Exercise details:
A verbatim reproduction of the lines below, from the line containing "output [2:0] readnum, writenum;" through the line containing "4'b1001: segs = 7'b0011000;", both ends included, is the whole required output.

[[ Given records, beginning ]]

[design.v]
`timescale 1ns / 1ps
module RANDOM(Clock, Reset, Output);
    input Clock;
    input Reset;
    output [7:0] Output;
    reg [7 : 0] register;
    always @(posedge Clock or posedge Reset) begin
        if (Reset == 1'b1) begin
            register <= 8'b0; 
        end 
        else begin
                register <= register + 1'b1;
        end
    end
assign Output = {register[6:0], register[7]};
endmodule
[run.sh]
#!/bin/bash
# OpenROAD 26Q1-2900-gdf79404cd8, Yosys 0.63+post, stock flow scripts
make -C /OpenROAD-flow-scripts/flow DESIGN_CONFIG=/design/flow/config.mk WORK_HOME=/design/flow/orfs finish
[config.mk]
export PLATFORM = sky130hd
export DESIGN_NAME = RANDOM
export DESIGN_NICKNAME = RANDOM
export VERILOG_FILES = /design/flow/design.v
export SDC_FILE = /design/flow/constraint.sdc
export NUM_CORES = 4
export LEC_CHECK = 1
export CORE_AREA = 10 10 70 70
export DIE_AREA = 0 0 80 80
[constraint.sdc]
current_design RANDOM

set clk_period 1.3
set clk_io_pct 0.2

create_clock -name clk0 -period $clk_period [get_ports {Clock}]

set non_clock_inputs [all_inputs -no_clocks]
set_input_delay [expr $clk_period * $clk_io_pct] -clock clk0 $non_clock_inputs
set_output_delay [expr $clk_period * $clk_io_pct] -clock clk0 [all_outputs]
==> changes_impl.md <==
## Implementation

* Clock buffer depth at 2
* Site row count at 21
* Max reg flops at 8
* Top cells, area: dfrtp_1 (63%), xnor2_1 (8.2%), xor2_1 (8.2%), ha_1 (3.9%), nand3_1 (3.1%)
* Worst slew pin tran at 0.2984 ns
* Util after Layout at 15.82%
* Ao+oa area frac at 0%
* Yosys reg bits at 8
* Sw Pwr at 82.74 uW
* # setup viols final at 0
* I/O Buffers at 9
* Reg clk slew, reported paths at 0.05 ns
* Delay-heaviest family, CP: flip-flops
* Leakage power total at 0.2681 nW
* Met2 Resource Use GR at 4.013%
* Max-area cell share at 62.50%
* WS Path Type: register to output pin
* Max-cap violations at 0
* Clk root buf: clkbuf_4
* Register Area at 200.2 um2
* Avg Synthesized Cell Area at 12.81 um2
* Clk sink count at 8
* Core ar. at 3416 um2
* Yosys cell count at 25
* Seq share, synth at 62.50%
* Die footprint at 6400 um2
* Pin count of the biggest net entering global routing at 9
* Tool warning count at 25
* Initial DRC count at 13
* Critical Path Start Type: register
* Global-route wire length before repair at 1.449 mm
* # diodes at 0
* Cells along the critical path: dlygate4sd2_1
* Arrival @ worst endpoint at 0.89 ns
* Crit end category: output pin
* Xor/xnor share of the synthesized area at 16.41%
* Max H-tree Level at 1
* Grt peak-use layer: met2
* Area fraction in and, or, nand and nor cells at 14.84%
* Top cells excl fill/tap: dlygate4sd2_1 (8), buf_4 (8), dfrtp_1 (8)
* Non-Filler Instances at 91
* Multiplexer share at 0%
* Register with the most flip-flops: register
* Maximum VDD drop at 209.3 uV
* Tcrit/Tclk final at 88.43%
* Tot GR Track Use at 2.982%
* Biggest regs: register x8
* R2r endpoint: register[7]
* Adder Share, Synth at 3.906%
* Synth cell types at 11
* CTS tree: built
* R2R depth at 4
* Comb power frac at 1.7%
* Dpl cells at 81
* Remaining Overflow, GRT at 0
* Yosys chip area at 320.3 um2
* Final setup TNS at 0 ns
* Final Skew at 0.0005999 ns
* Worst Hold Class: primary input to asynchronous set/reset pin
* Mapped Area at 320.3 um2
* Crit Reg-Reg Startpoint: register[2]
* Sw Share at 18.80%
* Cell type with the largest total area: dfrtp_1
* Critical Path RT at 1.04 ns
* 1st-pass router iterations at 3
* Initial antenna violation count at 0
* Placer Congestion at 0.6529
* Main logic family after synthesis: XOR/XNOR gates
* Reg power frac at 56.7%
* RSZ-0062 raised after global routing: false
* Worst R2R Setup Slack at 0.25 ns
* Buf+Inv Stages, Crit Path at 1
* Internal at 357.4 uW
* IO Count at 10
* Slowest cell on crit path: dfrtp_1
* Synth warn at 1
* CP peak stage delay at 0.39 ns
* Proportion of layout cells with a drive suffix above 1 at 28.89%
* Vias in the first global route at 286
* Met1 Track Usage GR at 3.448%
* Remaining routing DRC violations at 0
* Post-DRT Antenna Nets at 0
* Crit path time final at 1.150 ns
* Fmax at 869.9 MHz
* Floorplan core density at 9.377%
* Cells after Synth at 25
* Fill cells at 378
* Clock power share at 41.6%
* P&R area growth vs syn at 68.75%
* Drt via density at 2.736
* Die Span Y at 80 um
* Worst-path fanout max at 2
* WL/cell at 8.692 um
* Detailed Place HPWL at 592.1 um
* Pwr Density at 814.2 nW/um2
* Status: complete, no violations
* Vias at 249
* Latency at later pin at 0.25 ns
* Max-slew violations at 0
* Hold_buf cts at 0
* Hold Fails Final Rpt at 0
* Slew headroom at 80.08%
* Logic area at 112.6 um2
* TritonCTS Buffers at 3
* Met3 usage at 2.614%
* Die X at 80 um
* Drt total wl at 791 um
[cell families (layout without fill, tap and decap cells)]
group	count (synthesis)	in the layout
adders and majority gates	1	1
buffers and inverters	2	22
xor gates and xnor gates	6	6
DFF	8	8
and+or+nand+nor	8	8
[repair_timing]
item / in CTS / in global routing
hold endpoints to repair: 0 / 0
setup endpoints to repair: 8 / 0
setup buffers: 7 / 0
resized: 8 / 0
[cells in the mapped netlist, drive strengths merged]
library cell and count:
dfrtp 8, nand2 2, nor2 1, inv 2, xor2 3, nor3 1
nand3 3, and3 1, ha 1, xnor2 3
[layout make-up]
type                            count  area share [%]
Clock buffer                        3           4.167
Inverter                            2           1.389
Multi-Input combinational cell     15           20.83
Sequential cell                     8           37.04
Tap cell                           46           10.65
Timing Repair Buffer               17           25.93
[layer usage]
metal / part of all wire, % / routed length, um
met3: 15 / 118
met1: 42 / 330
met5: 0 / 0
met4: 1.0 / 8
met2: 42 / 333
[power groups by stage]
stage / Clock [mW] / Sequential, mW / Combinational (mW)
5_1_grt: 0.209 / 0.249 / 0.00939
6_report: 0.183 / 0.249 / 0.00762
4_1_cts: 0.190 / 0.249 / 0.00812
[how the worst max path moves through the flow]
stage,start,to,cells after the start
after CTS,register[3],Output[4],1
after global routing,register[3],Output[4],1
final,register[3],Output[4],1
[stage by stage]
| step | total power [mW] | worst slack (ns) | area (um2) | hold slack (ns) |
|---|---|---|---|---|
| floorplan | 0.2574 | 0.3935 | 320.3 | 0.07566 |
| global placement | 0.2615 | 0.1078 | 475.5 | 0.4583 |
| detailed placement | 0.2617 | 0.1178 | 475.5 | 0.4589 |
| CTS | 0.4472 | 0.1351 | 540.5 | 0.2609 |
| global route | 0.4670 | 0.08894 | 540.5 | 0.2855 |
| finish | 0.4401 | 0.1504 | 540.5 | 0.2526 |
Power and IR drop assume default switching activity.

[[ Given records, end ]]
[[ Given records, beginning ]]

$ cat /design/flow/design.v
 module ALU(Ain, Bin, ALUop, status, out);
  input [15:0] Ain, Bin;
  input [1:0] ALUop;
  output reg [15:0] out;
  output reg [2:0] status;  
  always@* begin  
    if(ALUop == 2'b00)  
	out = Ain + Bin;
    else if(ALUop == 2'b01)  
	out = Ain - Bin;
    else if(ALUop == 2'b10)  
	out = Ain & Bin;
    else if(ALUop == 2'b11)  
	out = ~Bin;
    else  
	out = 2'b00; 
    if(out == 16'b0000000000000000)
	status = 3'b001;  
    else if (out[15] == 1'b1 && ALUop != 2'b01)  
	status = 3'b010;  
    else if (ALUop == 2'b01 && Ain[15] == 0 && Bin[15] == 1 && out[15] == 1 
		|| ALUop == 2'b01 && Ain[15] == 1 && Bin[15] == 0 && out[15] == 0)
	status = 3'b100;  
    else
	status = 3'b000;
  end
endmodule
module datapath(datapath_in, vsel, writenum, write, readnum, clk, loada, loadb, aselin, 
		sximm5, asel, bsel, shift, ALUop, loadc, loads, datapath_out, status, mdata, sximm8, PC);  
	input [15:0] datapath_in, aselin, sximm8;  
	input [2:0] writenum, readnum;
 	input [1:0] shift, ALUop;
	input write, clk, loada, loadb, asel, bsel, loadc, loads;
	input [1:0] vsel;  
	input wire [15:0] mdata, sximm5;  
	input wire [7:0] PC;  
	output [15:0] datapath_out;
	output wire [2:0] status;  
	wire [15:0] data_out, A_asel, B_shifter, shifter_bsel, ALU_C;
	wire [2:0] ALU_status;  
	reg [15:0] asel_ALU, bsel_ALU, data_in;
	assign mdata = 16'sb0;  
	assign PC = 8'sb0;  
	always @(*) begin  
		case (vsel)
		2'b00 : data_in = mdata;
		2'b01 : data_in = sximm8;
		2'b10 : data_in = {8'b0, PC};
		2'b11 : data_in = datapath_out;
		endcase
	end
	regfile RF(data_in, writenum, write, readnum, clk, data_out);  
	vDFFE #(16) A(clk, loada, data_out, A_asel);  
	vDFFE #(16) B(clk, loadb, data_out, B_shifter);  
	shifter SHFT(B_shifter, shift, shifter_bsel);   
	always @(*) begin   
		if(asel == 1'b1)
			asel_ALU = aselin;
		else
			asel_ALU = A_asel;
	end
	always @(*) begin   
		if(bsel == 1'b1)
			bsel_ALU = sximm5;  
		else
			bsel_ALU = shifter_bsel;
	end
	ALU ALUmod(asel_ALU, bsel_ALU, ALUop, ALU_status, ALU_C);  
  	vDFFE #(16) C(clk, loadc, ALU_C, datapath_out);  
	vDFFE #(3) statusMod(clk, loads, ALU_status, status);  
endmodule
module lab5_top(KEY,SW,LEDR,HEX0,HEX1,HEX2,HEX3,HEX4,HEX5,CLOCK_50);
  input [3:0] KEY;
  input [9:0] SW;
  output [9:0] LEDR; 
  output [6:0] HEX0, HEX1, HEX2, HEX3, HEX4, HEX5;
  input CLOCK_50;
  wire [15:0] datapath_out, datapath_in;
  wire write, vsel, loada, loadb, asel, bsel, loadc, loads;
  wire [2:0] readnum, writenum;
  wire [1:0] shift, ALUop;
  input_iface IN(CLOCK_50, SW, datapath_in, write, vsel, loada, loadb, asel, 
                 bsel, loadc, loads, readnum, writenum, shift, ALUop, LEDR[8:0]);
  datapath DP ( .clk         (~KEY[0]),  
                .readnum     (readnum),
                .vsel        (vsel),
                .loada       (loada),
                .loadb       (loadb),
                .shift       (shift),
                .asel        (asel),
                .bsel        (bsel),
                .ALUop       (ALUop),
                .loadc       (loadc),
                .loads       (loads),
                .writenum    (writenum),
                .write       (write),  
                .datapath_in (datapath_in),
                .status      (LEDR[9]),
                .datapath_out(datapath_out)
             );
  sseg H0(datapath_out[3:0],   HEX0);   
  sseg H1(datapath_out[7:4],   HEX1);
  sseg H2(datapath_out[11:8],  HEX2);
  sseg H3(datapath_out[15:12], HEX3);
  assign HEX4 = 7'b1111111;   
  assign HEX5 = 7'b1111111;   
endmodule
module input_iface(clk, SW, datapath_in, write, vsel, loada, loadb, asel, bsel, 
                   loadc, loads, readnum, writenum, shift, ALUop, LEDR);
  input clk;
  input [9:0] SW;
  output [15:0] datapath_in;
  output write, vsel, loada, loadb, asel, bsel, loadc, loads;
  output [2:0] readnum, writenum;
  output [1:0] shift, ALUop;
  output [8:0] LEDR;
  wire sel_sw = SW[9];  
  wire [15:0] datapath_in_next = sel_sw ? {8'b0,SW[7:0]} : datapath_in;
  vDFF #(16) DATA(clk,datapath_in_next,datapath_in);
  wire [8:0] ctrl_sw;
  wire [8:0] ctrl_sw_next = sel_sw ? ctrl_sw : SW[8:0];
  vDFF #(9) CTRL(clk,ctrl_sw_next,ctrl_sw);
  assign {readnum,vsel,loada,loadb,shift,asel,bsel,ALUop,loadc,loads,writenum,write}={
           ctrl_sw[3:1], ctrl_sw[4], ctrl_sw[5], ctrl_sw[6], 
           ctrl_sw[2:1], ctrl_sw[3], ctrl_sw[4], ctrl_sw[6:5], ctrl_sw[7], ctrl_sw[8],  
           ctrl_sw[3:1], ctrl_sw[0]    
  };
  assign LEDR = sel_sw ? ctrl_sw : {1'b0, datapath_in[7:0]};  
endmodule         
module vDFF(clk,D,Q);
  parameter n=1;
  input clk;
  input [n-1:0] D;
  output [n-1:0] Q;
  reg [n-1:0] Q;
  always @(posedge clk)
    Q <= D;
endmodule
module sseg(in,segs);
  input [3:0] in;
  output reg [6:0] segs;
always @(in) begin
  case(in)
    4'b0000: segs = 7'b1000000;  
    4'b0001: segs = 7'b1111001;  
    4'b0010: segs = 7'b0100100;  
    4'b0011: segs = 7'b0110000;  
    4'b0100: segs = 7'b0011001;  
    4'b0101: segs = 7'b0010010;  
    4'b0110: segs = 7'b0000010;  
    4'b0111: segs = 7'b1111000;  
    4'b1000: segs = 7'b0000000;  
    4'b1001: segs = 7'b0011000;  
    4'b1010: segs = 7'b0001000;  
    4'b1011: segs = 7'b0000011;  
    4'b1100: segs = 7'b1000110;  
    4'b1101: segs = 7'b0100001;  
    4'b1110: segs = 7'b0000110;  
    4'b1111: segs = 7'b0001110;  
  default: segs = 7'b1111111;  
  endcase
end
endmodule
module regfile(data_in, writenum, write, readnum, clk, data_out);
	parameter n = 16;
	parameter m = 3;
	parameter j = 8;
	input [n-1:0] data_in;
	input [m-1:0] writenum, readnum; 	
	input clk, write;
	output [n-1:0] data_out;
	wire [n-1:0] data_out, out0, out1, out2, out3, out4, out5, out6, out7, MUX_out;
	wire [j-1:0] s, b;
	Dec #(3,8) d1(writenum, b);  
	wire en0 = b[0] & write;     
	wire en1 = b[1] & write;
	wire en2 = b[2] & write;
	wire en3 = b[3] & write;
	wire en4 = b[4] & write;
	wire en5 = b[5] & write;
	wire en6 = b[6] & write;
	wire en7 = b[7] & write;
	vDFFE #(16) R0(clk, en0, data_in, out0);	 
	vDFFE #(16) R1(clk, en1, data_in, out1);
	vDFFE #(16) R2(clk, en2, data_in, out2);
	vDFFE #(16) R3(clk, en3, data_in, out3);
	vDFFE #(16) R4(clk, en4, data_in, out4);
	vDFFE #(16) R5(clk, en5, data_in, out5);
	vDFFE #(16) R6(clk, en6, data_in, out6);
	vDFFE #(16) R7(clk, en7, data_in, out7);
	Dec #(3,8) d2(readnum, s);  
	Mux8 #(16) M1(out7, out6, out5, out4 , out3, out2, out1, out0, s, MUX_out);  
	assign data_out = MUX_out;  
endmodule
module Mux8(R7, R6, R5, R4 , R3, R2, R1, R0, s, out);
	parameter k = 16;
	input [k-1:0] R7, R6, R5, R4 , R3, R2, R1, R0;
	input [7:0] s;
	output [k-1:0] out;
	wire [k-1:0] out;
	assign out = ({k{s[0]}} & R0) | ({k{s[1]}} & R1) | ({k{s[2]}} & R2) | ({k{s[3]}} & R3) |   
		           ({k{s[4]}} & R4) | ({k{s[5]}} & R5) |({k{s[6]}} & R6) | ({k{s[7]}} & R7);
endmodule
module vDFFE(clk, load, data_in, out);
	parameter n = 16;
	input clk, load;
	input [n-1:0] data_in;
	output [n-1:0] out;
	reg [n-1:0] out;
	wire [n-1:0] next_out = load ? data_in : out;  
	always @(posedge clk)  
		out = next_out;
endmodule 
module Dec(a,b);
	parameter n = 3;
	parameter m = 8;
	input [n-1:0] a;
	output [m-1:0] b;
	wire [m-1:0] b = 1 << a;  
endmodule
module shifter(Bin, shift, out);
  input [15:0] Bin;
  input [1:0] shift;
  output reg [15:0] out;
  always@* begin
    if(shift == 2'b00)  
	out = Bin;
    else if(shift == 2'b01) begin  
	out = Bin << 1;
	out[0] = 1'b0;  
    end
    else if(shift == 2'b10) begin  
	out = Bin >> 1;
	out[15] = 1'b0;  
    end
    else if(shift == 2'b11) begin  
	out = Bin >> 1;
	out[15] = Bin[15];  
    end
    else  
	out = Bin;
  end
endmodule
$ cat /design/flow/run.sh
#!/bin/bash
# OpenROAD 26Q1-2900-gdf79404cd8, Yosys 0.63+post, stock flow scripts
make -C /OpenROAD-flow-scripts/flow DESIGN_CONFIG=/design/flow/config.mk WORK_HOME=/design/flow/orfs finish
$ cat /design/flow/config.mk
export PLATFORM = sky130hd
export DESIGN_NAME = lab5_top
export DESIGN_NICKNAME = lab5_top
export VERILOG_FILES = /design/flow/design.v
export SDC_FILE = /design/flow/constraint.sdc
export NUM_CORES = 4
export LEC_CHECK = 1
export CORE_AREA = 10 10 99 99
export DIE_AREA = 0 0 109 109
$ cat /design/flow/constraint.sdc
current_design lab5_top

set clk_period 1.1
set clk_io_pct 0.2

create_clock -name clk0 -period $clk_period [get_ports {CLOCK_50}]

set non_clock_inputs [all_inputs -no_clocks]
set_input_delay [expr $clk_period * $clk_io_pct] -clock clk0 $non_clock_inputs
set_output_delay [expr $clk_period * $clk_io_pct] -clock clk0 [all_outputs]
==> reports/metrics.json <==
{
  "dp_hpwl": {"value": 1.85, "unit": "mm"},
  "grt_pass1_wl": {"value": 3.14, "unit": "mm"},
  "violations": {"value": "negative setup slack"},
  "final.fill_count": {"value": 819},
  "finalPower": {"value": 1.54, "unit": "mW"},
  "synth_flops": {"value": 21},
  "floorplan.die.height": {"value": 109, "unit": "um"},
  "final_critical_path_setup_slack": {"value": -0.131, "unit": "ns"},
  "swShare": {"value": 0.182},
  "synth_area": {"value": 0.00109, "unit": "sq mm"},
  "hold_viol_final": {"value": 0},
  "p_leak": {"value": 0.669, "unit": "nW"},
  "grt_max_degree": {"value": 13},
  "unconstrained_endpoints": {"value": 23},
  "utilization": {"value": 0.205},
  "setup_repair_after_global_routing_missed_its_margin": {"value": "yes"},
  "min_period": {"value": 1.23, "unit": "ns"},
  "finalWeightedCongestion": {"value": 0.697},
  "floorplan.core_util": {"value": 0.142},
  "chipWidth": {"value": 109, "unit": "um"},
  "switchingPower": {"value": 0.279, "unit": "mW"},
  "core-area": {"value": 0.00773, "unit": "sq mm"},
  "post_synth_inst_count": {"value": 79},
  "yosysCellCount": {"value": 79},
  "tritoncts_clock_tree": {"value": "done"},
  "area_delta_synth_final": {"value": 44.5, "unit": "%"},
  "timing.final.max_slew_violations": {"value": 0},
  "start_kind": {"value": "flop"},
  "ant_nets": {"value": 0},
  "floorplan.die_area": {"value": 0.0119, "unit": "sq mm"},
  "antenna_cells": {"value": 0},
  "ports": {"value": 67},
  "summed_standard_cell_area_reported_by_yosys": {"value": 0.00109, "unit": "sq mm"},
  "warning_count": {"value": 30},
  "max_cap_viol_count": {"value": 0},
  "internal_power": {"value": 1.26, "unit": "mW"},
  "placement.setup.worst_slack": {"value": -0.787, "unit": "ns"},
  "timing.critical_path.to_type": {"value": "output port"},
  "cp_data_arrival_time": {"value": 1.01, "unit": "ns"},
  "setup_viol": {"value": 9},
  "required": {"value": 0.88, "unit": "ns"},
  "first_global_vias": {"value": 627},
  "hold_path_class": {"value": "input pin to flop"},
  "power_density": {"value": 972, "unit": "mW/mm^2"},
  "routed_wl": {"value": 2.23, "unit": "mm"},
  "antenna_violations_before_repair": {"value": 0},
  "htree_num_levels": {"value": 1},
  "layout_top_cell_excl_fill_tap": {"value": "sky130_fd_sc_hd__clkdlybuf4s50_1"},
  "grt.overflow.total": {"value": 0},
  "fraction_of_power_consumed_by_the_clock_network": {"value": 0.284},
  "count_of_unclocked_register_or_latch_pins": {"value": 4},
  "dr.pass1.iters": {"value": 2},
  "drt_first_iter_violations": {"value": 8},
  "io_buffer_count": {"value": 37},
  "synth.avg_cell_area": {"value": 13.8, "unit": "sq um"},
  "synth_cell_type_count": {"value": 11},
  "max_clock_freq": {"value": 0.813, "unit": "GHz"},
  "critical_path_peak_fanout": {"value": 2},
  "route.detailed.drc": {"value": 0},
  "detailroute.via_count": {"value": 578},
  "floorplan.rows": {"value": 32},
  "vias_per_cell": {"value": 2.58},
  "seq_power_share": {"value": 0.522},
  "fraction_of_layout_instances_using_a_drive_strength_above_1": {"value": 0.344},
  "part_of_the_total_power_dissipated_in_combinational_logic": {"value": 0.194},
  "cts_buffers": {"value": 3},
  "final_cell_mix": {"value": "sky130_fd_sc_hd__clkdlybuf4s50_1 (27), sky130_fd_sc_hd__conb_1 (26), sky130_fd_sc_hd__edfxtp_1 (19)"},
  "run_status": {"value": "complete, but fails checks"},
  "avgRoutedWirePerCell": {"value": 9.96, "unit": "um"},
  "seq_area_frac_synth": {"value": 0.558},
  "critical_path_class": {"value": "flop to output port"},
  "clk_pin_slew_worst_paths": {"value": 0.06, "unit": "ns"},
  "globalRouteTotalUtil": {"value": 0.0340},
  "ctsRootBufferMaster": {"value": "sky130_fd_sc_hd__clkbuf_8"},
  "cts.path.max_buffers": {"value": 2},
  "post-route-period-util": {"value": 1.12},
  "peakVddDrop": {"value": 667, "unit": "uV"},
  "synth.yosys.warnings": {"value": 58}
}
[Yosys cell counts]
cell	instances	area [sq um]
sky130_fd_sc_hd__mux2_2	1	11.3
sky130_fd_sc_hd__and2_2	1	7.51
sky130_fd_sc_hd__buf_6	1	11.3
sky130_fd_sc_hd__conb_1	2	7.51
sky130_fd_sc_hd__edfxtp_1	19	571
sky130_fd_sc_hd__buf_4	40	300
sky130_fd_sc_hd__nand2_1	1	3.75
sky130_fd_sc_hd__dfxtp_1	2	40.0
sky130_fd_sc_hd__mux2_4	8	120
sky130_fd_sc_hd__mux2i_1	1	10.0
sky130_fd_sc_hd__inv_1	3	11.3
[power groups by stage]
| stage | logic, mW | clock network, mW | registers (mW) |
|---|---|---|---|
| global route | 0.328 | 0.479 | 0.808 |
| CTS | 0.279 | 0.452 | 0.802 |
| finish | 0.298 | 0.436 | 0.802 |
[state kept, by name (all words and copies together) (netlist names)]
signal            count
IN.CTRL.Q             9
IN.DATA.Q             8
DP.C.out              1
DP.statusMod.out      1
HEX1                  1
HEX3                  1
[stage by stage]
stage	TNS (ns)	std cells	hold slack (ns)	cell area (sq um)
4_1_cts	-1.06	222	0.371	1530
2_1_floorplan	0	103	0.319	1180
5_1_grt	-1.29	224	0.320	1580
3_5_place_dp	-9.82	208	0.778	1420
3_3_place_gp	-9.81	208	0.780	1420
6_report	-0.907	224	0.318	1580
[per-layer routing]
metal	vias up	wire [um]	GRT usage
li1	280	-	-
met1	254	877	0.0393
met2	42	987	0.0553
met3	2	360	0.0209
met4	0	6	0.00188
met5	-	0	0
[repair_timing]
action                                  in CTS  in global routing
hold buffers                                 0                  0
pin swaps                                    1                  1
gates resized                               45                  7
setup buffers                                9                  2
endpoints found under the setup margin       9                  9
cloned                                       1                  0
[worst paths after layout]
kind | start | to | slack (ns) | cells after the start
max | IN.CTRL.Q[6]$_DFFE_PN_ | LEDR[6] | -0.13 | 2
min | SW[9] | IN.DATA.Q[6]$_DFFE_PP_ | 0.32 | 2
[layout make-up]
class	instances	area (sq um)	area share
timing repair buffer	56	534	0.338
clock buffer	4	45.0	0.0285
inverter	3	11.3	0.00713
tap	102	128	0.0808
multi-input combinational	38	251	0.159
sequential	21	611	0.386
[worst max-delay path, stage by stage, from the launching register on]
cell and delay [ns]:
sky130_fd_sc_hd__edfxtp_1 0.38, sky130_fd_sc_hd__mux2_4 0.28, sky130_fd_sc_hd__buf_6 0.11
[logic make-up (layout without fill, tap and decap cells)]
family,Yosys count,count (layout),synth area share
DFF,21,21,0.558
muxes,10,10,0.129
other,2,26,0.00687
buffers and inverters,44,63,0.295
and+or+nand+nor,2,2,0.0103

[[ Given records, end ]]

Problem solution:
  output [2:0] readnum, writenum;
  output [1:0] shift, ALUop;
  output [8:0] LEDR;
  wire sel_sw = SW[9];  
  wire [15:0] datapath_in_next = sel_sw ? {8'b0,SW[7:0]} : datapath_in;
  vDFF #(16) DATA(clk,datapath_in_next,datapath_in);
  wire [8:0] ctrl_sw;
  wire [8:0] ctrl_sw_next = sel_sw ? ctrl_sw : SW[8:0];
  vDFF #(9) CTRL(clk,ctrl_sw_next,ctrl_sw);
  assign {readnum,vsel,loada,loadb,shift,asel,bsel,ALUop,loadc,loads,writenum,write}={
           ctrl_sw[3:1], ctrl_sw[4], ctrl_sw[5], ctrl_sw[6], 
           ctrl_sw[2:1], ctrl_sw[3], ctrl_sw[4], ctrl_sw[6:5], ctrl_sw[7], ctrl_sw[8],  
           ctrl_sw[3:1], ctrl_sw[0]    
  };
  assign LEDR = sel_sw ? ctrl_sw : {1'b0, datapath_in[7:0]};  
endmodule         
module vDFF(clk,D,Q);
  parameter n=1;
  input clk;
  input [n-1:0] D;
  output [n-1:0] Q;
  reg [n-1:0] Q;
  always @(posedge clk)
    Q <= D;
endmodule
module sseg(in,segs);
  input [3:0] in;
  output reg [6:0] segs;
always @(in) begin
  case(in)
    4'b0000: segs = 7'b1000000;  
    4'b0001: segs = 7'b1111001;  
    4'b0010: segs = 7'b0100100;  
    4'b0011: segs = 7'b0110000;  
    4'b0100: segs = 7'b0011001;  
    4'b0101: segs = 7'b0010010;  
    4'b0110: segs = 7'b0000010;  
    4'b0111: segs = 7'b1111000;  
    4'b1000: segs = 7'b0000000;  
    4'b1001: segs = 7'b0011000;  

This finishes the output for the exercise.